# [Exercise objective]
Retype the whole listing that follows so that it matches the original exactly.
----------------
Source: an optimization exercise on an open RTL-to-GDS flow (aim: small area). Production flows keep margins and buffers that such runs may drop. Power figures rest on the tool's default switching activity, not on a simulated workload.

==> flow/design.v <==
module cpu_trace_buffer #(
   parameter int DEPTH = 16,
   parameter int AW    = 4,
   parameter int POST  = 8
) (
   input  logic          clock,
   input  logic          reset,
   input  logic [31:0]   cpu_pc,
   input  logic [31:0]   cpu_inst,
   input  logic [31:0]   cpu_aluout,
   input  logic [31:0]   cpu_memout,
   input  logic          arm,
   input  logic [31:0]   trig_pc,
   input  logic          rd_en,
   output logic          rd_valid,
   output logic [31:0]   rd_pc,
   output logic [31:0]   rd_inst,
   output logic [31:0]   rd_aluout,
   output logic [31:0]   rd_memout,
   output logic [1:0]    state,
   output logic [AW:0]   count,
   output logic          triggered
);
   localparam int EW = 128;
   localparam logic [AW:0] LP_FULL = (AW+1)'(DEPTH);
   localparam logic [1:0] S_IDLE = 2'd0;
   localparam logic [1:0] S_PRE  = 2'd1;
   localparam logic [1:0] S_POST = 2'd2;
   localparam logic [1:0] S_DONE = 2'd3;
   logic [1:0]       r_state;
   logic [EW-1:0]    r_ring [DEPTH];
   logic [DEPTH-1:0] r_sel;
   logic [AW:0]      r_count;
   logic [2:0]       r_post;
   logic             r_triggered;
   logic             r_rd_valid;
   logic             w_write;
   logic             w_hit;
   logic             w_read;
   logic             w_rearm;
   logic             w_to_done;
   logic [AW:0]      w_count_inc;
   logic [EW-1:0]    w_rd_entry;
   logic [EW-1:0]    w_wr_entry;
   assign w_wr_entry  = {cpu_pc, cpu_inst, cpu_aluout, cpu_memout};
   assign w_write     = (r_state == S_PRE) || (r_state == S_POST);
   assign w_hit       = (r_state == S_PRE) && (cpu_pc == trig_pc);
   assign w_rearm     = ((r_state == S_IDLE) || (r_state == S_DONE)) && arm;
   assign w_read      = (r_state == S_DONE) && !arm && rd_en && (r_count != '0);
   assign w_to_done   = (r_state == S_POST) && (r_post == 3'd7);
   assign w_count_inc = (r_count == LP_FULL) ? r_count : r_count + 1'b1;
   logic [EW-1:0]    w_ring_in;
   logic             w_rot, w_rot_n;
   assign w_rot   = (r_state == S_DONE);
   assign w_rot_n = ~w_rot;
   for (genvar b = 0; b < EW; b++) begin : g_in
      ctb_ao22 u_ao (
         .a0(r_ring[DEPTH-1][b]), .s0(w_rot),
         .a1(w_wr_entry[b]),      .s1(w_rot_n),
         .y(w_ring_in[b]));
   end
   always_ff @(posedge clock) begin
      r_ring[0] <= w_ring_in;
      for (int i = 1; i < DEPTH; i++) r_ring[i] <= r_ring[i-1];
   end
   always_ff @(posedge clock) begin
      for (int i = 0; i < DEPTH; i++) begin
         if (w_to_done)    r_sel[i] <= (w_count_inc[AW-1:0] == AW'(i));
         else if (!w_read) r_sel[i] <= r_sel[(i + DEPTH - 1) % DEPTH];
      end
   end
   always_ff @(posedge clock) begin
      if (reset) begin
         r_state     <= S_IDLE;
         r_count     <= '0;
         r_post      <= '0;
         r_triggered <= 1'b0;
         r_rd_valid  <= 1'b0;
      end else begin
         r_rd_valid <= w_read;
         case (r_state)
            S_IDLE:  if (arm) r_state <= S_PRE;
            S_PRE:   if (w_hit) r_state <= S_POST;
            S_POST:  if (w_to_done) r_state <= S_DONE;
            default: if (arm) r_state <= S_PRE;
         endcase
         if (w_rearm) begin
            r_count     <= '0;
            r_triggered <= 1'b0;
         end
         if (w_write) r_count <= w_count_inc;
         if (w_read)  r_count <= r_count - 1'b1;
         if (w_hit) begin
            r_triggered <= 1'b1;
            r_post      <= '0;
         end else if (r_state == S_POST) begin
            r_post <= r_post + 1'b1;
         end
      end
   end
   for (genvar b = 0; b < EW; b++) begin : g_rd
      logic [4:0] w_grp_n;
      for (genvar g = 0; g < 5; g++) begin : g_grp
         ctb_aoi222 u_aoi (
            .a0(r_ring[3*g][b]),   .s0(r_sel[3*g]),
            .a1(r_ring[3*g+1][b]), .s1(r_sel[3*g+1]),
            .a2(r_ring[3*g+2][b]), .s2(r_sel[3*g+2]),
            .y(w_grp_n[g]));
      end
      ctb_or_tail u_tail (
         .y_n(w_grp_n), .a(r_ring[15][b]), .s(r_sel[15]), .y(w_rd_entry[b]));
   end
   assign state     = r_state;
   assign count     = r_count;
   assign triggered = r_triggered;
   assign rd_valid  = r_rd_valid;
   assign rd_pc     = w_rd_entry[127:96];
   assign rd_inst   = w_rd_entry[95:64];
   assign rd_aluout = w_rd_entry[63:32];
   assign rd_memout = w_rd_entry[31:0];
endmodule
----------------
# [Written answer]
Source: an optimization exercise on an open RTL-to-GDS flow (aim: small area). Production flows keep margins and buffers that such runs may drop. Power figures rest on the tool's default switching activity, not on a simulated workload.

==> flow/design.v <==
module cpu_trace_buffer #(
   parameter int DEPTH = 16,
   parameter int AW    = 4,
   parameter int POST  = 8
) (
   input  logic          clock,
   input  logic          reset,
   input  logic [31:0]   cpu_pc,
   input  logic [31:0]   cpu_inst,
   input  logic [31:0]   cpu_aluout,
   input  logic [31:0]   cpu_memout,
   input  logic          arm,
   input  logic [31:0]   trig_pc,
   input  logic          rd_en,
   output logic          rd_valid,
   output logic [31:0]   rd_pc,
   output logic [31:0]   rd_inst,
   output logic [31:0]   rd_aluout,
   output logic [31:0]   rd_memout,
   output logic [1:0]    state,
   output logic [AW:0]   count,
   output logic          triggered
);
   localparam int EW = 128;
   localparam logic [AW:0] LP_FULL = (AW+1)'(DEPTH);
   localparam logic [1:0] S_IDLE = 2'd0;
   localparam logic [1:0] S_PRE  = 2'd1;
   localparam logic [1:0] S_POST = 2'd2;
   localparam logic [1:0] S_DONE = 2'd3;
   logic [1:0]       r_state;
   logic [EW-1:0]    r_ring [DEPTH];
   logic [DEPTH-1:0] r_sel;
   logic [AW:0]      r_count;
   logic [2:0]       r_post;
   logic             r_triggered;
   logic             r_rd_valid;
   logic             w_write;
   logic             w_hit;
   logic             w_read;
   logic             w_rearm;
   logic             w_to_done;
   logic [AW:0]      w_count_inc;
   logic [EW-1:0]    w_rd_entry;
   logic [EW-1:0]    w_wr_entry;
   assign w_wr_entry  = {cpu_pc, cpu_inst, cpu_aluout, cpu_memout};
   assign w_write     = (r_state == S_PRE) || (r_state == S_POST);
   assign w_hit       = (r_state == S_PRE) && (cpu_pc == trig_pc);
   assign w_rearm     = ((r_state == S_IDLE) || (r_state == S_DONE)) && arm;
   assign w_read      = (r_state == S_DONE) && !arm && rd_en && (r_count != '0);
   assign w_to_done   = (r_state == S_POST) && (r_post == 3'd7);
   assign w_count_inc = (r_count == LP_FULL) ? r_count : r_count + 1'b1;
   logic [EW-1:0]    w_ring_in;
   logic             w_rot, w_rot_n;
   assign w_rot   = (r_state == S_DONE);
   assign w_rot_n = ~w_rot;
   for (genvar b = 0; b < EW; b++) begin : g_in
      ctb_ao22 u_ao (
         .a0(r_ring[DEPTH-1][b]), .s0(w_rot),
         .a1(w_wr_entry[b]),      .s1(w_rot_n),
         .y(w_ring_in[b]));
   end
   always_ff @(posedge clock) begin
      r_ring[0] <= w_ring_in;
      for (int i = 1; i < DEPTH; i++) r_ring[i] <= r_ring[i-1];
   end
   always_ff @(posedge clock) begin
      for (int i = 0; i < DEPTH; i++) begin
         if (w_to_done)    r_sel[i] <= (w_count_inc[AW-1:0] == AW'(i));
         else if (!w_read) r_sel[i] <= r_sel[(i + DEPTH - 1) % DEPTH];
      end
   end
   always_ff @(posedge clock) begin
      if (reset) begin
         r_state     <= S_IDLE;
         r_count     <= '0;
         r_post      <= '0;
         r_triggered <= 1'b0;
         r_rd_valid  <= 1'b0;
      end else begin
         r_rd_valid <= w_read;
         case (r_state)
            S_IDLE:  if (arm) r_state <= S_PRE;
            S_PRE:   if (w_hit) r_state <= S_POST;
            S_POST:  if (w_to_done) r_state <= S_DONE;
            default: if (arm) r_state <= S_PRE;
         endcase
         if (w_rearm) begin
            r_count     <= '0;
            r_triggered <= 1'b0;
         end
         if (w_write) r_count <= w_count_inc;
         if (w_read)  r_count <= r_count - 1'b1;
         if (w_hit) begin
            r_triggered <= 1'b1;
            r_post      <= '0;
         end else if (r_state == S_POST) begin
            r_post <= r_post + 1'b1;
         end
      end
   end
   for (genvar b = 0; b < EW; b++) begin : g_rd
      logic [4:0] w_grp_n;
      for (genvar g = 0; g < 5; g++) begin : g_grp
         ctb_aoi222 u_aoi (
            .a0(r_ring[3*g][b]),   .s0(r_sel[3*g]),
            .a1(r_ring[3*g+1][b]), .s1(r_sel[3*g+1]),
            .a2(r_ring[3*g+2][b]), .s2(r_sel[3*g+2]),
            .y(w_grp_n[g]));
      end
      ctb_or_tail u_tail (
         .y_n(w_grp_n), .a(r_ring[15][b]), .s(r_sel[15]), .y(w_rd_entry[b]));
   end
   assign state     = r_state;
   assign count     = r_count;
   assign triggered = r_triggered;
   assign rd_valid  = r_rd_valid;
   assign rd_pc     = w_rd_entry[127:96];
   assign rd_inst   = w_rd_entry[95:64];
   assign rd_aluout = w_rd_entry[63:32];
   assign rd_memout = w_rd_entry[31:0];
endmodule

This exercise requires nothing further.